[src/rtl/float_copro_bridge.sv]
// float_copro_bridge: sequences queued FP requests into the coprocessor
// valid/complete handshake and returns results through a one-entry register.
//
// Ports:
//   clk, rst_n                  clock, synchronous active-low reset
//   cpu_valid/cpu_ready         request handshake (ready = FIFO not full)
//   cpu_opcode, cpu_op0/op1     request payload
//   res_valid/res_ready         result handshake
//   res_data, res_err           result word, timeout-abort flag
//   copro_valid                 held high from dispatch until completion
//   copro_opcode, copro_op0/1   operation presented to the coprocessor
//   copro_complete, copro_result  completion level and result
//   ops_done                    results loaded so far (wraps)
module float_copro_bridge #(
   parameter int DEPTH   = 2,
   parameter int TIMEOUT = 64
) (
   input  logic        clk,
   input  logic        rst_n,
   input  logic        cpu_valid,
   output logic        cpu_ready,
   input  logic [10:0] cpu_opcode,
   input  logic [31:0] cpu_op0,
   input  logic [31:0] cpu_op1,
   output logic        res_valid,
   input  logic        res_ready,
   output logic [31:0] res_data,
   output logic        res_err,
   output logic        copro_valid,
   output logic [10:0] copro_opcode,
   output logic [31:0] copro_op0,
   output logic [31:0] copro_op1,
   input  logic        copro_complete,
   input  logic [31:0] copro_result,
   output logic [15:0] ops_done
);

   localparam int AW = $clog2(DEPTH);
   localparam int TW = $clog2(TIMEOUT);
   localparam logic [TW-1:0] TMAX = TW'(TIMEOUT - 1);
   localparam logic [31:0] QNAN = 32'h7FC0_0000;

   typedef enum logic [1:0] {
      S_IDLE,
      S_WAIT,
      S_DROP
   } state_e;

   typedef struct packed {
      logic [10:0] opcode;
      logic [31:0] op0;
      logic [31:0] op1;
   } req_t;

   req_t        mem_q [DEPTH];
   req_t        mem_d [DEPTH];
   logic [AW:0] wr_ptr_q, wr_ptr_d;
   logic [AW:0] rd_ptr_q, rd_ptr_d;
   state_e      state_q, state_d;
   logic [TW-1:0] tmr_q, tmr_d;
   logic        cv_q, cv_d;
   logic [10:0] copc_q, copc_d;
   logic [31:0] cop0_q, cop0_d;
   logic [31:0] cop1_q, cop1_d;
   logic        rv_q, rv_d;
   logic [31:0] rdata_q, rdata_d;
   logic        rerr_q, rerr_d;
   logic [15:0] ops_done_q, ops_done_d;

   logic full, empty, push;
   req_t head;

   // Pointers carry one extra wrap bit to tell full from empty.
   assign empty = (wr_ptr_q == rd_ptr_q);
   assign full  = (wr_ptr_q[AW] != rd_ptr_q[AW]) &&
                  (wr_ptr_q[AW-1:0] == rd_ptr_q[AW-1:0]);
   assign head  = mem_q[rd_ptr_q[AW-1:0]];

   // Held low through reset so nothing is accepted until the FIFO is clean.
   assign cpu_ready = rst_n && !full;
   assign push      = cpu_valid && cpu_ready;

   always_comb begin
      mem_d      = mem_q;
      wr_ptr_d   = wr_ptr_q;
      rd_ptr_d   = rd_ptr_q;
      state_d    = state_q;
      tmr_d      = tmr_q;
      cv_d       = cv_q;
      copc_d     = copc_q;
      cop0_d     = cop0_q;
      cop1_d     = cop1_q;
      rv_d       = rv_q;
      rdata_d    = rdata_q;
      rerr_d     = rerr_q;
      ops_done_d = ops_done_q;

      if (push) begin
         mem_d[wr_ptr_q[AW-1:0]] = '{cpu_opcode, cpu_op0, cpu_op1};
         wr_ptr_d = wr_ptr_q + 1'b1;
      end

      if (rv_q && res_ready) begin
         rv_d = 1'b0;
      end

      unique case (state_q)
         S_IDLE: begin
            // Dispatch only into an empty result register so a load
            // and a take can never land on the same edge.
            if (!empty && !rv_q) begin
               rd_ptr_d = rd_ptr_q + 1'b1;
               copc_d   = head.opcode;
               cop0_d   = head.op0;
               cop1_d   = head.op1;
               cv_d     = 1'b1;
               tmr_d    = '0;
               state_d  = S_WAIT;
            end
         end
         S_WAIT: begin
            tmr_d = tmr_q + 1'b1;
            if (copro_complete) begin
               rdata_d    = copro_result;
               rerr_d     = 1'b0;
               rv_d       = 1'b1;
               ops_done_d = ops_done_q + 16'd1;
               cv_d       = 1'b0;
               state_d    = S_DROP;
            end else if (tmr_q == TMAX) begin
               rdata_d    = QNAN;
               rerr_d     = 1'b1;
               rv_d       = 1'b1;
               ops_done_d = ops_done_q + 16'd1;
               cv_d       = 1'b0;
               state_d    = S_DROP;
            end
         end
         S_DROP: begin
            // One low cycle lets the coprocessor re-arm.
            state_d = S_IDLE;
         end
         default: begin
            state_d = S_IDLE;
         end
      endcase
   end

   always_ff @(posedge clk) begin
      if (!rst_n) begin
         wr_ptr_q   <= '0;
         rd_ptr_q   <= '0;
         state_q    <= S_IDLE;
         tmr_q      <= '0;
         cv_q       <= 1'b0;
         copc_q     <= '0;
         cop0_q     <= '0;
         cop1_q     <= '0;
         rv_q       <= 1'b0;
         rdata_q    <= '0;
         rerr_q     <= 1'b0;
         ops_done_q <= '0;
      end else begin
         wr_ptr_q   <= wr_ptr_d;
         rd_ptr_q   <= rd_ptr_d;
         state_q    <= state_d;
         tmr_q      <= tmr_d;
         cv_q       <= cv_d;
         copc_q     <= copc_d;
         cop0_q     <= cop0_d;
         cop1_q     <= cop1_d;
         rv_q       <= rv_d;
         rdata_q    <= rdata_d;
         rerr_q     <= rerr_d;
         ops_done_q <= ops_done_d;
      end
   end

   // Storage needs no reset: pointers define which entries are live.
   always_ff @(posedge clk) begin
      mem_q <= mem_d;
   end

   assign res_valid    = rv_q;
   assign res_data     = rdata_q;
   assign res_err      = rerr_q;
   assign copro_valid  = cv_q;
   assign copro_opcode = copc_q;
   assign copro_op0    = cop0_q;
   assign copro_op1    = cop1_q;
   assign ops_done     = ops_done_q;

endmodule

-------

#### What is needed:
In full and exactly as written, reproduce the records above.

#### Problem solution:
[src/rtl/float_copro_bridge.sv]
// float_copro_bridge: sequences queued FP requests into the coprocessor
// valid/complete handshake and returns results through a one-entry register.
//
// Ports:
//   clk, rst_n                  clock, synchronous active-low reset
//   cpu_valid/cpu_ready         request handshake (ready = FIFO not full)
//   cpu_opcode, cpu_op0/op1     request payload
//   res_valid/res_ready         result handshake
//   res_data, res_err           result word, timeout-abort flag
//   copro_valid                 held high from dispatch until completion
//   copro_opcode, copro_op0/1   operation presented to the coprocessor
//   copro_complete, copro_result  completion level and result
//   ops_done                    results loaded so far (wraps)
module float_copro_bridge #(
   parameter int DEPTH   = 2,
   parameter int TIMEOUT = 64
) (
   input  logic        clk,
   input  logic        rst_n,
   input  logic        cpu_valid,
   output logic        cpu_ready,
   input  logic [10:0] cpu_opcode,
   input  logic [31:0] cpu_op0,
   input  logic [31:0] cpu_op1,
   output logic        res_valid,
   input  logic        res_ready,
   output logic [31:0] res_data,
   output logic        res_err,
   output logic        copro_valid,
   output logic [10:0] copro_opcode,
   output logic [31:0] copro_op0,
   output logic [31:0] copro_op1,
   input  logic        copro_complete,
   input  logic [31:0] copro_result,
   output logic [15:0] ops_done
);

   localparam int AW = $clog2(DEPTH);
   localparam int TW = $clog2(TIMEOUT);
   localparam logic [TW-1:0] TMAX = TW'(TIMEOUT - 1);
   localparam logic [31:0] QNAN = 32'h7FC0_0000;

   typedef enum logic [1:0] {
      S_IDLE,
      S_WAIT,
      S_DROP
   } state_e;

   typedef struct packed {
      logic [10:0] opcode;
      logic [31:0] op0;
      logic [31:0] op1;
   } req_t;

   req_t        mem_q [DEPTH];
   req_t        mem_d [DEPTH];
   logic [AW:0] wr_ptr_q, wr_ptr_d;
   logic [AW:0] rd_ptr_q, rd_ptr_d;
   state_e      state_q, state_d;
   logic [TW-1:0] tmr_q, tmr_d;
   logic        cv_q, cv_d;
   logic [10:0] copc_q, copc_d;
   logic [31:0] cop0_q, cop0_d;
   logic [31:0] cop1_q, cop1_d;
   logic        rv_q, rv_d;
   logic [31:0] rdata_q, rdata_d;
   logic        rerr_q, rerr_d;
   logic [15:0] ops_done_q, ops_done_d;

   logic full, empty, push;
   req_t head;

   // Pointers carry one extra wrap bit to tell full from empty.
   assign empty = (wr_ptr_q == rd_ptr_q);
   assign full  = (wr_ptr_q[AW] != rd_ptr_q[AW]) &&
                  (wr_ptr_q[AW-1:0] == rd_ptr_q[AW-1:0]);
   assign head  = mem_q[rd_ptr_q[AW-1:0]];

   // Held low through reset so nothing is accepted until the FIFO is clean.
   assign cpu_ready = rst_n && !full;
   assign push      = cpu_valid && cpu_ready;

   always_comb begin
      mem_d      = mem_q;
      wr_ptr_d   = wr_ptr_q;
      rd_ptr_d   = rd_ptr_q;
      state_d    = state_q;
      tmr_d      = tmr_q;
      cv_d       = cv_q;
      copc_d     = copc_q;
      cop0_d     = cop0_q;
      cop1_d     = cop1_q;
      rv_d       = rv_q;
      rdata_d    = rdata_q;
      rerr_d     = rerr_q;
      ops_done_d = ops_done_q;

      if (push) begin
         mem_d[wr_ptr_q[AW-1:0]] = '{cpu_opcode, cpu_op0, cpu_op1};
         wr_ptr_d = wr_ptr_q + 1'b1;
      end

      if (rv_q && res_ready) begin
         rv_d = 1'b0;
      end

      unique case (state_q)
         S_IDLE: begin
            // Dispatch only into an empty result register so a load
            // and a take can never land on the same edge.
            if (!empty && !rv_q) begin
               rd_ptr_d = rd_ptr_q + 1'b1;
               copc_d   = head.opcode;
               cop0_d   = head.op0;
               cop1_d   = head.op1;
               cv_d     = 1'b1;
               tmr_d    = '0;
               state_d  = S_WAIT;
            end
         end
         S_WAIT: begin
            tmr_d = tmr_q + 1'b1;
            if (copro_complete) begin
               rdata_d    = copro_result;
               rerr_d     = 1'b0;
               rv_d       = 1'b1;
               ops_done_d = ops_done_q + 16'd1;
               cv_d       = 1'b0;
               state_d    = S_DROP;
            end else if (tmr_q == TMAX) begin
               rdata_d    = QNAN;
               rerr_d     = 1'b1;
               rv_d       = 1'b1;
               ops_done_d = ops_done_q + 16'd1;
               cv_d       = 1'b0;
               state_d    = S_DROP;
            end
         end
         S_DROP: begin
            // One low cycle lets the coprocessor re-arm.
            state_d = S_IDLE;
         end
         default: begin
            state_d = S_IDLE;
         end
      endcase
   end

   always_ff @(posedge clk) begin
      if (!rst_n) begin
         wr_ptr_q   <= '0;
         rd_ptr_q   <= '0;
         state_q    <= S_IDLE;
         tmr_q      <= '0;
         cv_q       <= 1'b0;
         copc_q     <= '0;
         cop0_q     <= '0;
         cop1_q     <= '0;
         rv_q       <= 1'b0;
         rdata_q    <= '0;
         rerr_q     <= 1'b0;
         ops_done_q <= '0;
      end else begin
         wr_ptr_q   <= wr_ptr_d;
         rd_ptr_q   <= rd_ptr_d;
         state_q    <= state_d;
         tmr_q      <= tmr_d;
         cv_q       <= cv_d;
         copc_q     <= copc_d;
         cop0_q     <= cop0_d;
         cop1_q     <= cop1_d;
         rv_q       <= rv_d;
         rdata_q    <= rdata_d;
         rerr_q     <= rerr_d;
         ops_done_q <= ops_done_d;
      end
   end

   // Storage needs no reset: pointers define which entries are live.
   always_ff @(posedge clk) begin
      mem_q <= mem_d;
   end

   assign res_valid    = rv_q;
   assign res_data     = rdata_q;
   assign res_err      = rerr_q;
   assign copro_valid  = cv_q;
   assign copro_opcode = copc_q;
   assign copro_op0    = cop0_q;
   assign copro_op1    = cop1_q;
   assign ops_done     = ops_done_q;

endmodule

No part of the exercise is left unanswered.